## [What needs to be done]
Wherever the string "simple" shows up in the records below, return that line.

[Opening Records for this exercise section]

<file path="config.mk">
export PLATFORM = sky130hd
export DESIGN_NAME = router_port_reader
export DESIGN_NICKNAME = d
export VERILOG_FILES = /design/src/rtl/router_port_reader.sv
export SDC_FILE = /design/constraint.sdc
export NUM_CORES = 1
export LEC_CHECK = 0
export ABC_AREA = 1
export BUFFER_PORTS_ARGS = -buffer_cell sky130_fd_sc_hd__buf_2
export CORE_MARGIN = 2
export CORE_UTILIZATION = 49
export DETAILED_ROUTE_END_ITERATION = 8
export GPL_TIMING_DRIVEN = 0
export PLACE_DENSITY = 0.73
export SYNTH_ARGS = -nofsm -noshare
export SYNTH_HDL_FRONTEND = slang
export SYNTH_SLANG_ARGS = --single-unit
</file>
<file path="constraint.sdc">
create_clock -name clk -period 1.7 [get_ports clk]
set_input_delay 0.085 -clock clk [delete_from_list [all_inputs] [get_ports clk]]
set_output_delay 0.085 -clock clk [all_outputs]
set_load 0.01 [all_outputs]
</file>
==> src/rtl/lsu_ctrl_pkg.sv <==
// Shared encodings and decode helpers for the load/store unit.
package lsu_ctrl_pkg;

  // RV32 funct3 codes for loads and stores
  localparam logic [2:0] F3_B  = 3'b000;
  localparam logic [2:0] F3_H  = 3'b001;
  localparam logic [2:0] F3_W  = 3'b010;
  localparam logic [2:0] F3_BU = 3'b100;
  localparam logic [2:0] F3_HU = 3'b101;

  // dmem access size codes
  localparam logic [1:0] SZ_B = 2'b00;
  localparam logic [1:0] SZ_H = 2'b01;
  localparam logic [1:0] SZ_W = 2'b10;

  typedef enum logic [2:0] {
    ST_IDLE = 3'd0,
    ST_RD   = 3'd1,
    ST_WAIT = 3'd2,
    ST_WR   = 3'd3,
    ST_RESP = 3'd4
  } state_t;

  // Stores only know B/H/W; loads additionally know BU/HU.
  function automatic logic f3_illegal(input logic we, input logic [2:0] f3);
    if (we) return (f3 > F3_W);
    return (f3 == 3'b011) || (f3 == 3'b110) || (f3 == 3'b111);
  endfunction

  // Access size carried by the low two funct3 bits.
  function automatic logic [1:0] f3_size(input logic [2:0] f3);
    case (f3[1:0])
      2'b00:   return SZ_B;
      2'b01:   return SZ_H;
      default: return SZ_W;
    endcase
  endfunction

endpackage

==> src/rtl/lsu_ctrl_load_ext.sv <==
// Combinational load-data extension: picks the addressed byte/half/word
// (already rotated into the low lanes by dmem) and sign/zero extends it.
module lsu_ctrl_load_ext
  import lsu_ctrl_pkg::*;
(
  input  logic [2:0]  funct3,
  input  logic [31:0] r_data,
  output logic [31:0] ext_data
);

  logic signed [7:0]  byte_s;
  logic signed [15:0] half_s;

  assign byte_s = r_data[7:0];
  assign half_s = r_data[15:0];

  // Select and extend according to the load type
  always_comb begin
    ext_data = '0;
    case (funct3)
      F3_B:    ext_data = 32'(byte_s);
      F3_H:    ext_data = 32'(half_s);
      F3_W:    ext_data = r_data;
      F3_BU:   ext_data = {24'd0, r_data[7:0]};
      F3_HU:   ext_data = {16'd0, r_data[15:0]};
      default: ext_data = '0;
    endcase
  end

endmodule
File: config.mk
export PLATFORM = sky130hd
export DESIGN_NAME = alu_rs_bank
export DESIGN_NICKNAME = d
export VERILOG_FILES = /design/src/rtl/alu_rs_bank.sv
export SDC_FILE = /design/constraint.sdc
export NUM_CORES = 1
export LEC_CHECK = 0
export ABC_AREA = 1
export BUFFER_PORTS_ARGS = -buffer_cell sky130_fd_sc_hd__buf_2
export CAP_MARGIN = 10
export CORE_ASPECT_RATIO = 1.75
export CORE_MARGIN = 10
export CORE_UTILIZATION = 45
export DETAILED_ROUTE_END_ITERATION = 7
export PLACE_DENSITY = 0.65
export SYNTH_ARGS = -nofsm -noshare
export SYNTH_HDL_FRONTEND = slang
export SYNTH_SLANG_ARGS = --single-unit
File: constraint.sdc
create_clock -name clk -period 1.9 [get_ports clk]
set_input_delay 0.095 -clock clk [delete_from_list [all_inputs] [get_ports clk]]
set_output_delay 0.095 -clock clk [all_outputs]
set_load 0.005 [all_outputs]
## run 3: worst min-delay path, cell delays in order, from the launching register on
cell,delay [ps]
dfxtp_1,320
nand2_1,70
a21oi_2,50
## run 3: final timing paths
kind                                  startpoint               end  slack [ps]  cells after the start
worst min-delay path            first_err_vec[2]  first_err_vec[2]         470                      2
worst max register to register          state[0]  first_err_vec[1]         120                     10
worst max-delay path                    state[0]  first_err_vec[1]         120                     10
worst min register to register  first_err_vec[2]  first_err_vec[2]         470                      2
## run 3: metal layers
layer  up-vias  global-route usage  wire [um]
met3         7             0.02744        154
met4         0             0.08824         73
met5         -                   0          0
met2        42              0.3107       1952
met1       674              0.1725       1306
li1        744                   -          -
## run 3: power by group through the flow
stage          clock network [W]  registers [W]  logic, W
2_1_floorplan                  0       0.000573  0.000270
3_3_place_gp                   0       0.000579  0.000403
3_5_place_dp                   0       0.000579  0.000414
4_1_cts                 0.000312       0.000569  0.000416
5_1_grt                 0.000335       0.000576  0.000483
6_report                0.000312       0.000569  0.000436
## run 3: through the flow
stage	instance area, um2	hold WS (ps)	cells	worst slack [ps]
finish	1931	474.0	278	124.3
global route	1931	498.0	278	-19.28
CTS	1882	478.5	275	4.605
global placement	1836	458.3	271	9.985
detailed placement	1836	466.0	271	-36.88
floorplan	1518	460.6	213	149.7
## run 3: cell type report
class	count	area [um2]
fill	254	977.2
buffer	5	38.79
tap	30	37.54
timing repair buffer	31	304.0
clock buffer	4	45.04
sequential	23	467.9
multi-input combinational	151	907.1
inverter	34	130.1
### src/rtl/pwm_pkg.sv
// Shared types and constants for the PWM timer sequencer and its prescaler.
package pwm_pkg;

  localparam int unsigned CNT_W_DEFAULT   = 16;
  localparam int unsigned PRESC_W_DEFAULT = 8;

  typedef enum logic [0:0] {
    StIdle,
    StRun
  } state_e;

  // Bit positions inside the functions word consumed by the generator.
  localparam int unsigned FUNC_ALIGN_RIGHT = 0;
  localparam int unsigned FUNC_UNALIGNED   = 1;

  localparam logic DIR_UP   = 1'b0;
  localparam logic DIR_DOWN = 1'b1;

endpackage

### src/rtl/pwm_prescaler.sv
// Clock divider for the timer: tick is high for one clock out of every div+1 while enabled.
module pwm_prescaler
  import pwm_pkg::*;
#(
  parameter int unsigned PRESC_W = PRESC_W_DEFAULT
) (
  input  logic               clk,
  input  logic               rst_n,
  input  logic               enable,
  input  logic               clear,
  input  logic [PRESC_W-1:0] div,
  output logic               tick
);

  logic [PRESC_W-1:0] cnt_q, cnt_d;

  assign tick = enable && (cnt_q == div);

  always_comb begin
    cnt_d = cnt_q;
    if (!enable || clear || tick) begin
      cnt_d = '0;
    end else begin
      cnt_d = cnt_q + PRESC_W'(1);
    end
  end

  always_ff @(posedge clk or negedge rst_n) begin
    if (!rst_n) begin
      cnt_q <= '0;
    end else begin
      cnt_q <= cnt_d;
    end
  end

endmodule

[Closing Records for this exercise section]
[Opening Records for this exercise section]

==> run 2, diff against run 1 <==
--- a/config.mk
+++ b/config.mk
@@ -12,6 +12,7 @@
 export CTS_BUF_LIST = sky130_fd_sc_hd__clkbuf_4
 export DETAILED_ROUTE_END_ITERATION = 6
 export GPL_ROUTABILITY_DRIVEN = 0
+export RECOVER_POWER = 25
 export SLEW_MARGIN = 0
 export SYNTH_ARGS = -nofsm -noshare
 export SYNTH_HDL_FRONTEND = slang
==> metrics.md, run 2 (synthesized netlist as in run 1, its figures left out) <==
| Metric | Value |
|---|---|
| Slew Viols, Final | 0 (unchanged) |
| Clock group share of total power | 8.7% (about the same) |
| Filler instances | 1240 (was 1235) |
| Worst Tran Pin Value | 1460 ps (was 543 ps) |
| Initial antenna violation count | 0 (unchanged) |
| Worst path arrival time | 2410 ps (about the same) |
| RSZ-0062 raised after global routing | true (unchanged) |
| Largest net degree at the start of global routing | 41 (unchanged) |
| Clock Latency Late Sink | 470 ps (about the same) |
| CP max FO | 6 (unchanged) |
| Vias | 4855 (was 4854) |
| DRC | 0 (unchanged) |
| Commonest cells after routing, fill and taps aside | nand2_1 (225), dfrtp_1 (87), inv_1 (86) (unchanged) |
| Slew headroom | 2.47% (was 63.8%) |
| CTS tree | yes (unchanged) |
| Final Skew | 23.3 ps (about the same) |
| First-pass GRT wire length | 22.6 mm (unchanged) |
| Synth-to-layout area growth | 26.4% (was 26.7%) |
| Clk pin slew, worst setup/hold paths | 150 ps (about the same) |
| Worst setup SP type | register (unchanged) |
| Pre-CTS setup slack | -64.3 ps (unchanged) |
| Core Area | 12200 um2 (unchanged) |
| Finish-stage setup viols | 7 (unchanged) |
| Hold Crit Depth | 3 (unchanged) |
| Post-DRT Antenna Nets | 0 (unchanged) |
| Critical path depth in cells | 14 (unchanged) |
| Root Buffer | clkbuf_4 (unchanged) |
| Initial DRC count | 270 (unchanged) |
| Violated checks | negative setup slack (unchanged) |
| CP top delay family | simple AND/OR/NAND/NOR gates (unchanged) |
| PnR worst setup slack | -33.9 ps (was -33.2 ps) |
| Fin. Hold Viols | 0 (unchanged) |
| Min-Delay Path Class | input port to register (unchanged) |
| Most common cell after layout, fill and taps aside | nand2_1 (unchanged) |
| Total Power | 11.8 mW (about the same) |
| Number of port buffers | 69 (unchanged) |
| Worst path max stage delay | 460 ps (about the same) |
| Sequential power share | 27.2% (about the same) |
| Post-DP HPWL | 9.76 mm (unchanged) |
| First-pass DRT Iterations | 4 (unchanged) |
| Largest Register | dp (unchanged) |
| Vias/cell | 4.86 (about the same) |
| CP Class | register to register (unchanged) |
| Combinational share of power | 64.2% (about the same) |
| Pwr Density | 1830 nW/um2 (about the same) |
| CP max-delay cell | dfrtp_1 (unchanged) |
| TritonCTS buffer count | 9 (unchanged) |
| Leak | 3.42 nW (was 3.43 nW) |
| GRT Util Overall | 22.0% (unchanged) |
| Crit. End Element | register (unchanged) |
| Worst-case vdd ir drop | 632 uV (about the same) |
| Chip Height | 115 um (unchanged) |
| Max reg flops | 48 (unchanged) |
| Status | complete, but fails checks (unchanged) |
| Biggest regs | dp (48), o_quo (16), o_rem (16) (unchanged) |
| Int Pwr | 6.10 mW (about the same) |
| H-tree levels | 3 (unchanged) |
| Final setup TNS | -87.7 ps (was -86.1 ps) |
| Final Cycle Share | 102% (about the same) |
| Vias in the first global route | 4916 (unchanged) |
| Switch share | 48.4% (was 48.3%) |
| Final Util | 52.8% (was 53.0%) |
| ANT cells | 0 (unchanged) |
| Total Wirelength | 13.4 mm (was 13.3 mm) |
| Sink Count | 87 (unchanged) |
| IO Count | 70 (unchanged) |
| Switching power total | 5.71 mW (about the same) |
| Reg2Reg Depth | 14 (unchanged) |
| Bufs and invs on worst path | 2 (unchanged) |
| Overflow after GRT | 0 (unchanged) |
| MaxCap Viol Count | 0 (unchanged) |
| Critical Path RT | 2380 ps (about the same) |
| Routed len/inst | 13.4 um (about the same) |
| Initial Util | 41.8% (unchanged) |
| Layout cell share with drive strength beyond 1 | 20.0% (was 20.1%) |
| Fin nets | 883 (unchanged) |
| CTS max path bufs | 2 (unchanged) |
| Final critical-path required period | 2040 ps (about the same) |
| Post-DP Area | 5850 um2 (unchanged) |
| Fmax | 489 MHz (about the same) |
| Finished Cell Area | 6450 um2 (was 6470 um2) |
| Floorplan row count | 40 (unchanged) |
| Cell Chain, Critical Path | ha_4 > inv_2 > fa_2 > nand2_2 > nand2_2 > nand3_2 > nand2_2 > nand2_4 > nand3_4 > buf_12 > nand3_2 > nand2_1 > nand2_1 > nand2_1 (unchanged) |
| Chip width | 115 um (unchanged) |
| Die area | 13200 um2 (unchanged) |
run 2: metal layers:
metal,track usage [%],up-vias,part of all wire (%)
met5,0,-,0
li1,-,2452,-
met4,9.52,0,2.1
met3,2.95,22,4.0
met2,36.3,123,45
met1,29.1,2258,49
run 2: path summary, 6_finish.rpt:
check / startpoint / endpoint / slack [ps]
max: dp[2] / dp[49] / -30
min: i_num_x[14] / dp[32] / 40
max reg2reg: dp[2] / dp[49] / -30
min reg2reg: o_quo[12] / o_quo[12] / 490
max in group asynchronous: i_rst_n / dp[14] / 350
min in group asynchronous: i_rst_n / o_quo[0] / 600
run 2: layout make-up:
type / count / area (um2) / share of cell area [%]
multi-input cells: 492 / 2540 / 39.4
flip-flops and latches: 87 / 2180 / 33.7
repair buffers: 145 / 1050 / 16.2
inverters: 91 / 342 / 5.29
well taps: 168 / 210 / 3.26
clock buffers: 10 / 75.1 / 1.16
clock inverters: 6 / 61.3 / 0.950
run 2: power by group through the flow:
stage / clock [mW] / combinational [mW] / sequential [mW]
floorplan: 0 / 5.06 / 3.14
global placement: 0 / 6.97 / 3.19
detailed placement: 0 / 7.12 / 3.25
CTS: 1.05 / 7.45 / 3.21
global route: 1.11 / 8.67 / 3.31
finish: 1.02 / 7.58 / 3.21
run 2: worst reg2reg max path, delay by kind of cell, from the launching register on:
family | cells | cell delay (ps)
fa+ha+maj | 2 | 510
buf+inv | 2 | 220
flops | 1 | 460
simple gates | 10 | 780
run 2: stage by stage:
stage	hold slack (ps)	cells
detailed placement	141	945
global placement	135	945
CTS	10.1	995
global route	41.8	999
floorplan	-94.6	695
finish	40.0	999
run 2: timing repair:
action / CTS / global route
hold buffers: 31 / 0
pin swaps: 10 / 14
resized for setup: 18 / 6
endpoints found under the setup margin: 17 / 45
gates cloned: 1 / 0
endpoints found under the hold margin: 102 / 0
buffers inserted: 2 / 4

[Closing Records for this exercise section]

## [The completed task]
| CP top delay family | simple AND/OR/NAND/NOR gates (unchanged) |
simple gates | 10 | 780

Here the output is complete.